- [What needs to be done]:
From the first line of the entries below, reproduce everything exactly through the line with "Effect of this", and nothing more.

*** The input ***

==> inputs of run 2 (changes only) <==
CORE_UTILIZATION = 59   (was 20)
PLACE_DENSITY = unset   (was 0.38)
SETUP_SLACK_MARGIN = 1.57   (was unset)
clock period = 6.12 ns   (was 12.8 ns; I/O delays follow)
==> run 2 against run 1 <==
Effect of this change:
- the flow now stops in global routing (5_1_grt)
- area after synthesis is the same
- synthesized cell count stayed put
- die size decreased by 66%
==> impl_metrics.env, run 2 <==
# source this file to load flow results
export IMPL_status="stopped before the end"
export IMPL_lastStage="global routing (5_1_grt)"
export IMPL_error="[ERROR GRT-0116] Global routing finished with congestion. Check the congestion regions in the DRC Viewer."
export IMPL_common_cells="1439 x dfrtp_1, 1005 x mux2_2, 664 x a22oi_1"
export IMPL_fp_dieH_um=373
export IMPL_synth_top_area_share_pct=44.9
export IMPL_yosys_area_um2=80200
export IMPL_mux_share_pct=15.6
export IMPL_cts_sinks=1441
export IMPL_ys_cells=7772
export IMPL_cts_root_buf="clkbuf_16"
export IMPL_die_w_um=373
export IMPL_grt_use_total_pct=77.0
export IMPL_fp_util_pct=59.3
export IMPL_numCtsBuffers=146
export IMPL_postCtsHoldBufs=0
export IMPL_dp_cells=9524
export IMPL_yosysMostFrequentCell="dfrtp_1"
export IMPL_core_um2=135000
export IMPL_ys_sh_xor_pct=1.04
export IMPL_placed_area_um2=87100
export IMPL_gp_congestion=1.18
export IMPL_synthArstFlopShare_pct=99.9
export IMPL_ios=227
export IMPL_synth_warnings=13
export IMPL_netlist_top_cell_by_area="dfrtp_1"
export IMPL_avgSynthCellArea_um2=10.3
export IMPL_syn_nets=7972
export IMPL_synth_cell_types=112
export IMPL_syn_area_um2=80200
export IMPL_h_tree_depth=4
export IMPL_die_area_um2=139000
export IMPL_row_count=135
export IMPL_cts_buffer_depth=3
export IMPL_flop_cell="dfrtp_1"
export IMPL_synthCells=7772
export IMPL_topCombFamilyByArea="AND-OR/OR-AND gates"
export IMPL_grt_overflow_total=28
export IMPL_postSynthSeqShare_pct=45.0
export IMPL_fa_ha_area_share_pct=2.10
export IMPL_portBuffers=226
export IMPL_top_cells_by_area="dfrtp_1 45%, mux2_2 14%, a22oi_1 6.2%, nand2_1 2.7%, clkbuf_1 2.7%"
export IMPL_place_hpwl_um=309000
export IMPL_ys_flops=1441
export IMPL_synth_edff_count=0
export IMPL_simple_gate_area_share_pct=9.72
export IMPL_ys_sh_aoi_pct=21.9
==> inputs of build 52 <==
// div_unit
module div_unit
(
    input  logic        clk,
    input  logic        rst,
    input  logic        issue,           
    input  logic [2:0]  funct3,          
    input  logic [6:0]  opcode,
    input  logic [4:0]  rd,
    input  logic [5:0]  pd,
    input  logic [2:0]  rob_idx,
    input  logic [31:0] pc,
    input  logic [31:0] ps1_value,
    input  logic [31:0] ps2_value,
    output logic        ready,           
    input  logic        cdb_dequeue,     
    output logic        res_valid,
    output logic [4:0]  res_rd,
    output logic [5:0]  res_pd,
    output logic [2:0]  res_rob_idx,
    output logic [31:0] res_value,
    output logic [31:0] res_rs1_value,
    output logic [31:0] res_rs2_value,
    output logic [31:0] res_pc,
    output logic [31:0] res_pc_next,
    output logic [6:0]  res_opcode
);
rv32i_types::rs_to_div_t rs;
rv32i_types::cdb_entry_t res;
always_comb begin
    rs               = '0;
    rs.valid         = issue;
    rs.funct3        = funct3;
    rs.opcode        = opcode;
    rs.rd            = rd;
    rs.pd            = pd;
    rs.rob_entry_idx = rob_idx;
    rs.pc            = pc;
end
divider_exec div (
    .rs_to_div                  (rs),
    .ps1_value                  (ps1_value),
    .ps2_value                  (ps2_value),
    .clk                        (clk),
    .rst                        (rst),
    .cdb_arb_dequeue            (cdb_dequeue),
    .res_station_select_from_RS (issue),
    .div_queue_result           (res),
    .div_queue_is_full_to_CDB   (res_valid),
    .div_is_ready_to_RS         (ready)
);
assign res_rd        = res.rd;
assign res_pd        = res.pd;
assign res_rob_idx   = res.rob_entry_idx;
assign res_value     = res.value;
assign res_rs1_value = res.rs1_value;
  ...
make LEC_CHECK=0 CAP_MARGIN=20 CELL_PAD_IN_SITES_GLOBAL_PLACEMENT=2 CORE_MARGIN=2 CORE_UTILIZATION=40 CTS_CLUSTER_DIAMETER=110 PLACE_DENSITY_LB_ADDON=0.19 SETUP_SLACK_MARGIN=0.23 SLEW_MARGIN=20 finish   # period 5.5 ns
run.sh (not shown) runs the stock make flow with config.mk's settings and CLKGATE_MAP_FILE=.
==> build 49 (differences from build 52) <==
ABC_AREA = 0   (was unset)
CELL_PAD_IN_SITES_GLOBAL_PLACEMENT = unset   (was 2)
CORE_UTILIZATION = 70   (was 40)
CTS_CLUSTER_DIAMETER = 201   (was 110)
CTS_CLUSTER_SIZE = 36   (was unset)
HOLD_SLACK_MARGIN = -0.08   (was unset)
PLACE_DENSITY = 0.95   (was unset)
PLACE_DENSITY_LB_ADDON = unset   (was 0.19)
SETUP_SLACK_MARGIN = 0.89   (was 0.23)
==> flow/constraint.sdc (replaced) <==
create_clock -name core_clock -period 3.23 [get_ports {clk}]
set_input_delay 0.6460 -clock core_clock [delete_from_list [all_inputs] [get_ports {clk}]]
set_output_delay 0.6460 -clock core_clock [all_outputs]
set_load 0.01 [all_outputs]
==> build 27 (differences from build 52) <==
CAP_MARGIN = 40   (was 20)
CELL_PAD_IN_SITES_GLOBAL_PLACEMENT = unset   (was 2)
CORE_UTILIZATION = 68   (was 40)
CTS_CLUSTER_DIAMETER = unset   (was 110)
CTS_CLUSTER_SIZE = 98   (was unset)
GPL_TIMING_DRIVEN = 1   (was unset)
PLACE_DENSITY = 0.62   (was unset)
PLACE_DENSITY_LB_ADDON = unset   (was 0.19)
SETUP_SLACK_MARGIN = -0.02   (was 0.23)
TNS_END_PERCENT = 5   (was unset)
==> flow/constraint.sdc (replaced) <==
create_clock -name core_clock -period 4.88 [get_ports {clk}]
set_input_delay 0.9760 -clock core_clock [delete_from_list [all_inputs] [get_ports {clk}]]
set_output_delay 0.9760 -clock core_clock [all_outputs]
set_load 0.01 [all_outputs]
==> trial 31 (differences from build 52) <==
ABC_AREA = 1   (was unset)
CAP_MARGIN = 25   (was 20)
CELL_PAD_IN_SITES_DETAIL_PLACEMENT = 2   (was unset)
CELL_PAD_IN_SITES_GLOBAL_PLACEMENT = unset   (was 2)
CORE_UTILIZATION = 62   (was 40)
CTS_CLUSTER_DIAMETER = 290   (was 110)
CTS_CLUSTER_SIZE = 98   (was unset)
GPL_ROUTABILITY_DRIVEN = 0   (was unset)
GPL_TIMING_DRIVEN = 0   (was unset)
MAX_ROUTING_LAYER = met4   (was unset)
MIN_ROUTING_LAYER = met2   (was unset)
PLACE_DENSITY = 0.8   (was unset)
PLACE_DENSITY_LB_ADDON = unset   (was 0.19)
SETUP_SLACK_MARGIN = unset   (was 0.23)
TNS_END_PERCENT = 55   (was unset)
==> flow/constraint.sdc (replaced) <==
create_clock -name core_clock -period 3.93 [get_ports {clk}]
set_input_delay 0.7860 -clock core_clock [delete_from_list [all_inputs] [get_ports {clk}]]
set_output_delay 0.7860 -clock core_clock [all_outputs]
set_load 0.01 [all_outputs]
==> flow_metrics.tcl <==
# flow metrics
set metrics [dict create \
    syn_inst 1726 \
    use_met1_pct 79.41 \
    cts.path.max_buffers 3 \
    failing_step "global routing" \
    numCtsBuffers 11 \
    grt.total_usage_pct 80.78 \
    status "stopped before the end" \
    error "[ERROR GRT-0116] Global routing finished with congestion. Check the congestion regions in the DRC Viewer." \
]
-- figures above: build 49

==> flow_metrics.tcl <==
# metrics dict for downstream scripts
set metrics [dict create \
    grt.total_usage_pct 38.85 \
    syn_inst 1726 \
    use_met1_pct 47.66 \
    status "complete, but fails checks" \
    final-setup-viol-count 11 \
    violatedChecks "negative setup slack" \
    worst_slack_ns -0.1281 \
]
-- figures above: build 27

==> flow_metrics.tcl <==
# flow metrics
set metrics [dict create \
    status "stopped before the end" \
    failing_step "detailed placement" \
    error "Error: detail_place.tcl, 38 bad optional access" \
    top_area_cell "edfxtp_1" \
    muxShareOfSynthArea_pct 0 \
    synth-edff-count 253 \
    syn_inst 2549 \
]
-- figures above: trial 31

==> flow_metrics.tcl <==
# metrics dict for downstream scripts
set metrics [dict create \
    status "complete, no violations" \
    hp-class "reg2reg" \
    cp_num_cells 9 \
    dr.pass1.iters 5 \
    grt.total_usage_pct 24.03 \
    antenna_found_initial 0 \
    cts.path.max_buffers 3 \
    syn_avg_cell_area_um2 9.781 \
]
-- figures above: build 52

*** End of The input ***

- [Answer space]:
==> inputs of run 2 (changes only) <==
CORE_UTILIZATION = 59   (was 20)
PLACE_DENSITY = unset   (was 0.38)
SETUP_SLACK_MARGIN = 1.57   (was unset)
clock period = 6.12 ns   (was 12.8 ns; I/O delays follow)
==> run 2 against run 1 <==
Effect of this change:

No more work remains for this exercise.